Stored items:
BEGIN
**src/rtl/i2c_pkg.sv**
```systemverilog
// Shared types and constants for the I2C role arbiter and the engines that
// consume its mux select.
package i2c_pkg;

    typedef enum logic [2:0] {
        FREE_WAIT = 3'd0,
        IDLE      = 3'd1,
        MASTER    = 3'd2,
        SLAVE_ACT = 3'd3,
        LOST      = 3'd4
    } arb_state_t;

    localparam logic MS_MASTER = 1'b0;
    localparam logic MS_SLAVE  = 1'b1;

    // Saturating increment used by every arbiter counter.
    function automatic logic [15:0] sat_inc16(input logic [15:0] value, input logic [15:0] max_value);
        logic [15:0] result;
        if (value == max_value) begin
            result = value;
        end else begin
            result = value + 16'd1;
        end
        return result;
    endfunction

endpackage

```
**src/rtl/i2c_cond_detect.sv**
```systemverilog
// START/STOP/SCL-rise detector on synchronised bus lines; every pulse is
// registered and appears one clock after the sampled edge.
module i2c_cond_detect (
    input  logic clk,
    input  logic rst,
    input  logic sda,
    input  logic scl,
    output logic start_det,
    output logic stop_det,
    output logic scl_rise
);

    logic sda_prev_r;
    logic scl_prev_r;
    logic start_r;
    logic stop_r;
    logic rise_r;
    logic start_s;
    logic stop_s;
    logic rise_s;

    // Previous-line registers idle high so a released bus yields no false START.
    assign start_s = scl_prev_r & scl & sda_prev_r & ~sda;
    assign stop_s  = scl_prev_r & scl & ~sda_prev_r & sda;
    assign rise_s  = ~scl_prev_r & scl;

    // Line history and pulse registers.
    always_ff @(posedge clk or posedge rst) begin
        if (rst) begin
            sda_prev_r <= 1'b1;
            scl_prev_r <= 1'b1;
            start_r    <= 1'b0;
            stop_r     <= 1'b0;
            rise_r     <= 1'b0;
        end else begin
            sda_prev_r <= sda;
            scl_prev_r <= scl;
            start_r    <= start_s;
            stop_r     <= stop_s;
            rise_r     <= rise_s;
        end
    end

    assign start_det = start_r;
    assign stop_det  = stop_r;
    assign scl_rise  = rise_r;

endmodule

```
**src/rtl/i2c_role_arbiter.sv**
```systemverilog
// Chooses whether the master or slave engine owns the shared I2C datapath,
// qualifying the bus as free and recovering from arbitration loss or SCL stuck low.
module i2c_role_arbiter
    import i2c_pkg::*;
#(
    parameter int BUS_FREE_CYCLES = 16,
    parameter int TIMEOUT_CYCLES  = 4096,
    parameter int CNT_W           = 13
) (
    input  logic clk,
    input  logic rst,
    input  logic SDA_sync,
    input  logic SCL_sync,
    input  logic master_req,
    input  logic master_SDA_out,
    output logic ms_select,
    output logic master_grant,
    output logic bus_busy,
    output logic start_det,
    output logic stop_det,
    output logic arb_lost,
    output logic timeout
);

    localparam logic [CNT_W-1:0] FREE_LAST = CNT_W'(BUS_FREE_CYCLES - 1);
    localparam logic [CNT_W-1:0] TO_LAST   = CNT_W'(TIMEOUT_CYCLES - 1);
    localparam logic [CNT_W-1:0] CNT_MAX   = {CNT_W{1'b1}};

    arb_state_t       state_r, next_state_s;
    logic [CNT_W-1:0] cnt_r, cnt_nxt_s, cnt_inc_s;
    logic             started_r, started_nxt_s;
    logic             ms_select_r, master_grant_r, bus_busy_r, arb_lost_r, timeout_r;
    logic             arb_s, to_s, busy_nxt_s;
    logic             start_s, stop_s, rise_s, line_free_s;

    i2c_cond_detect u_cond (
        .clk       (clk),
        .rst       (rst),
        .sda       (SDA_sync),
        .scl       (SCL_sync),
        .start_det (start_s),
        .stop_det  (stop_s),
        .scl_rise  (rise_s)
    );

    assign line_free_s = SDA_sync & SCL_sync;
    assign cnt_inc_s   = CNT_W'(sat_inc16(16'(cnt_r), 16'(CNT_MAX)));

    // Next-state, shared counter and pulse decisions.
    always_comb begin
        next_state_s  = state_r;
        cnt_nxt_s     = cnt_r;
        started_nxt_s = 1'b0;
        arb_s         = 1'b0;
        to_s          = 1'b0;
        case (state_r)
            FREE_WAIT: begin
                if (start_s) begin
                    next_state_s = SLAVE_ACT;
                end else if (!line_free_s) begin
                    cnt_nxt_s = '0;
                end else if (cnt_r == FREE_LAST) begin
                    next_state_s = IDLE;
                end else begin
                    cnt_nxt_s = cnt_inc_s;
                end
            end
            IDLE: begin
                if (start_s) begin
                    next_state_s = SLAVE_ACT;
                end else if (master_req) begin
                    next_state_s = MASTER;
                end else begin
                    next_state_s = IDLE;
                end
            end
            MASTER, SLAVE_ACT, LOST: begin
                if (stop_s) begin
                    next_state_s = FREE_WAIT;
                end else if (!SCL_sync && (cnt_r == TO_LAST)) begin
                    to_s         = 1'b1;
                    next_state_s = FREE_WAIT;
                end else begin
                    cnt_nxt_s = SCL_sync ? '0 : cnt_inc_s;
                    if (state_r != MASTER) begin
                        next_state_s = state_r;
                    end else if (rise_s && master_SDA_out && !SDA_sync) begin
                        arb_s        = 1'b1;
                        next_state_s = LOST;
                    end else if (!started_r && !start_s && !master_req) begin
                        next_state_s = IDLE;
                    end else begin
                        started_nxt_s = started_r | start_s;
                    end
                end
            end
            default: begin
                next_state_s = FREE_WAIT;
                cnt_nxt_s    = '0;
            end
        endcase
        // Any state change restarts the shared counter.
        if (next_state_s != state_r) begin
            cnt_nxt_s = '0;
        end else begin
            cnt_nxt_s = cnt_nxt_s;
        end
        case (next_state_s)
            IDLE:    busy_nxt_s = 1'b0;
            MASTER:  busy_nxt_s = started_nxt_s;
            default: busy_nxt_s = 1'b1;
        endcase
    end

    // State, counter and registered outputs.
    always_ff @(posedge clk or posedge rst) begin
        if (rst) begin
            state_r        <= FREE_WAIT;
            cnt_r          <= '0;
            started_r      <= 1'b0;
            ms_select_r    <= MS_SLAVE;
            master_grant_r <= 1'b0;
            bus_busy_r     <= 1'b1;
            arb_lost_r     <= 1'b0;
            timeout_r      <= 1'b0;
        end else begin
            state_r        <= next_state_s;
            cnt_r          <= cnt_nxt_s;
            started_r      <= started_nxt_s;
            ms_select_r    <= (next_state_s == MASTER) ? MS_MASTER : MS_SLAVE;
            master_grant_r <= (next_state_s == MASTER);
            bus_busy_r     <= busy_nxt_s;
            arb_lost_r     <= arb_s;
            timeout_r      <= to_s;
        end
    end

    assign ms_select    = ms_select_r;
    assign master_grant = master_grant_r;
    assign bus_busy     = bus_busy_r;
    assign start_det    = start_s;
    assign stop_det     = stop_s;
    assign arb_lost     = arb_lost_r;
    assign timeout      = timeout_r;

endmodule
```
END
- [EXERCISE PROMPT]: Give back every entry exactly.

- [RESULT OF THE TASK]:
**src/rtl/i2c_pkg.sv**
```systemverilog
// Shared types and constants for the I2C role arbiter and the engines that
// consume its mux select.
package i2c_pkg;

    typedef enum logic [2:0] {
        FREE_WAIT = 3'd0,
        IDLE      = 3'd1,
        MASTER    = 3'd2,
        SLAVE_ACT = 3'd3,
        LOST      = 3'd4
    } arb_state_t;

    localparam logic MS_MASTER = 1'b0;
    localparam logic MS_SLAVE  = 1'b1;

    // Saturating increment used by every arbiter counter.
    function automatic logic [15:0] sat_inc16(input logic [15:0] value, input logic [15:0] max_value);
        logic [15:0] result;
        if (value == max_value) begin
            result = value;
        end else begin
            result = value + 16'd1;
        end
        return result;
    endfunction

endpackage

```
**src/rtl/i2c_cond_detect.sv**
```systemverilog
// START/STOP/SCL-rise detector on synchronised bus lines; every pulse is
// registered and appears one clock after the sampled edge.
module i2c_cond_detect (
    input  logic clk,
    input  logic rst,
    input  logic sda,
    input  logic scl,
    output logic start_det,
    output logic stop_det,
    output logic scl_rise
);

    logic sda_prev_r;
    logic scl_prev_r;
    logic start_r;
    logic stop_r;
    logic rise_r;
    logic start_s;
    logic stop_s;
    logic rise_s;

    // Previous-line registers idle high so a released bus yields no false START.
    assign start_s = scl_prev_r & scl & sda_prev_r & ~sda;
    assign stop_s  = scl_prev_r & scl & ~sda_prev_r & sda;
    assign rise_s  = ~scl_prev_r & scl;

    // Line history and pulse registers.
    always_ff @(posedge clk or posedge rst) begin
        if (rst) begin
            sda_prev_r <= 1'b1;
            scl_prev_r <= 1'b1;
            start_r    <= 1'b0;
            stop_r     <= 1'b0;
            rise_r     <= 1'b0;
        end else begin
            sda_prev_r <= sda;
            scl_prev_r <= scl;
            start_r    <= start_s;
            stop_r     <= stop_s;
            rise_r     <= rise_s;
        end
    end

    assign start_det = start_r;
    assign stop_det  = stop_r;
    assign scl_rise  = rise_r;

endmodule

```
**src/rtl/i2c_role_arbiter.sv**
```systemverilog
// Chooses whether the master or slave engine owns the shared I2C datapath,
// qualifying the bus as free and recovering from arbitration loss or SCL stuck low.
module i2c_role_arbiter
    import i2c_pkg::*;
#(
    parameter int BUS_FREE_CYCLES = 16,
    parameter int TIMEOUT_CYCLES  = 4096,
    parameter int CNT_W           = 13
) (
    input  logic clk,
    input  logic rst,
    input  logic SDA_sync,
    input  logic SCL_sync,
    input  logic master_req,
    input  logic master_SDA_out,
    output logic ms_select,
    output logic master_grant,
    output logic bus_busy,
    output logic start_det,
    output logic stop_det,
    output logic arb_lost,
    output logic timeout
);

    localparam logic [CNT_W-1:0] FREE_LAST = CNT_W'(BUS_FREE_CYCLES - 1);
    localparam logic [CNT_W-1:0] TO_LAST   = CNT_W'(TIMEOUT_CYCLES - 1);
    localparam logic [CNT_W-1:0] CNT_MAX   = {CNT_W{1'b1}};

    arb_state_t       state_r, next_state_s;
    logic [CNT_W-1:0] cnt_r, cnt_nxt_s, cnt_inc_s;
    logic             started_r, started_nxt_s;
    logic             ms_select_r, master_grant_r, bus_busy_r, arb_lost_r, timeout_r;
    logic             arb_s, to_s, busy_nxt_s;
    logic             start_s, stop_s, rise_s, line_free_s;

    i2c_cond_detect u_cond (
        .clk       (clk),
        .rst       (rst),
        .sda       (SDA_sync),
        .scl       (SCL_sync),
        .start_det (start_s),
        .stop_det  (stop_s),
        .scl_rise  (rise_s)
    );

    assign line_free_s = SDA_sync & SCL_sync;
    assign cnt_inc_s   = CNT_W'(sat_inc16(16'(cnt_r), 16'(CNT_MAX)));

    // Next-state, shared counter and pulse decisions.
    always_comb begin
        next_state_s  = state_r;
        cnt_nxt_s     = cnt_r;
        started_nxt_s = 1'b0;
        arb_s         = 1'b0;
        to_s          = 1'b0;
        case (state_r)
            FREE_WAIT: begin
                if (start_s) begin
                    next_state_s = SLAVE_ACT;
                end else if (!line_free_s) begin
                    cnt_nxt_s = '0;
                end else if (cnt_r == FREE_LAST) begin
                    next_state_s = IDLE;
                end else begin
                    cnt_nxt_s = cnt_inc_s;
                end
            end
            IDLE: begin
                if (start_s) begin
                    next_state_s = SLAVE_ACT;
                end else if (master_req) begin
                    next_state_s = MASTER;
                end else begin
                    next_state_s = IDLE;
                end
            end
            MASTER, SLAVE_ACT, LOST: begin
                if (stop_s) begin
                    next_state_s = FREE_WAIT;
                end else if (!SCL_sync && (cnt_r == TO_LAST)) begin
                    to_s         = 1'b1;
                    next_state_s = FREE_WAIT;
                end else begin
                    cnt_nxt_s = SCL_sync ? '0 : cnt_inc_s;
                    if (state_r != MASTER) begin
                        next_state_s = state_r;
                    end else if (rise_s && master_SDA_out && !SDA_sync) begin
                        arb_s        = 1'b1;
                        next_state_s = LOST;
                    end else if (!started_r && !start_s && !master_req) begin
                        next_state_s = IDLE;
                    end else begin
                        started_nxt_s = started_r | start_s;
                    end
                end
            end
            default: begin
                next_state_s = FREE_WAIT;
                cnt_nxt_s    = '0;
            end
        endcase
        // Any state change restarts the shared counter.
        if (next_state_s != state_r) begin
            cnt_nxt_s = '0;
        end else begin
            cnt_nxt_s = cnt_nxt_s;
        end
        case (next_state_s)
            IDLE:    busy_nxt_s = 1'b0;
            MASTER:  busy_nxt_s = started_nxt_s;
            default: busy_nxt_s = 1'b1;
        endcase
    end

    // State, counter and registered outputs.
    always_ff @(posedge clk or posedge rst) begin
        if (rst) begin
            state_r        <= FREE_WAIT;
            cnt_r          <= '0;
            started_r      <= 1'b0;
            ms_select_r    <= MS_SLAVE;
            master_grant_r <= 1'b0;
            bus_busy_r     <= 1'b1;
            arb_lost_r     <= 1'b0;
            timeout_r      <= 1'b0;
        end else begin
            state_r        <= next_state_s;
            cnt_r          <= cnt_nxt_s;
            started_r      <= started_nxt_s;
            ms_select_r    <= (next_state_s == MASTER) ? MS_MASTER : MS_SLAVE;
            master_grant_r <= (next_state_s == MASTER);
            bus_busy_r     <= busy_nxt_s;
            arb_lost_r     <= arb_s;
            timeout_r      <= to_s;
        end
    end

    assign ms_select    = ms_select_r;
    assign master_grant = master_grant_r;
    assign bus_busy     = bus_busy_r;
    assign start_det    = start_s;
    assign stop_det     = stop_s;
    assign arb_lost     = arb_lost_r;
    assign timeout      = timeout_r;

endmodule
```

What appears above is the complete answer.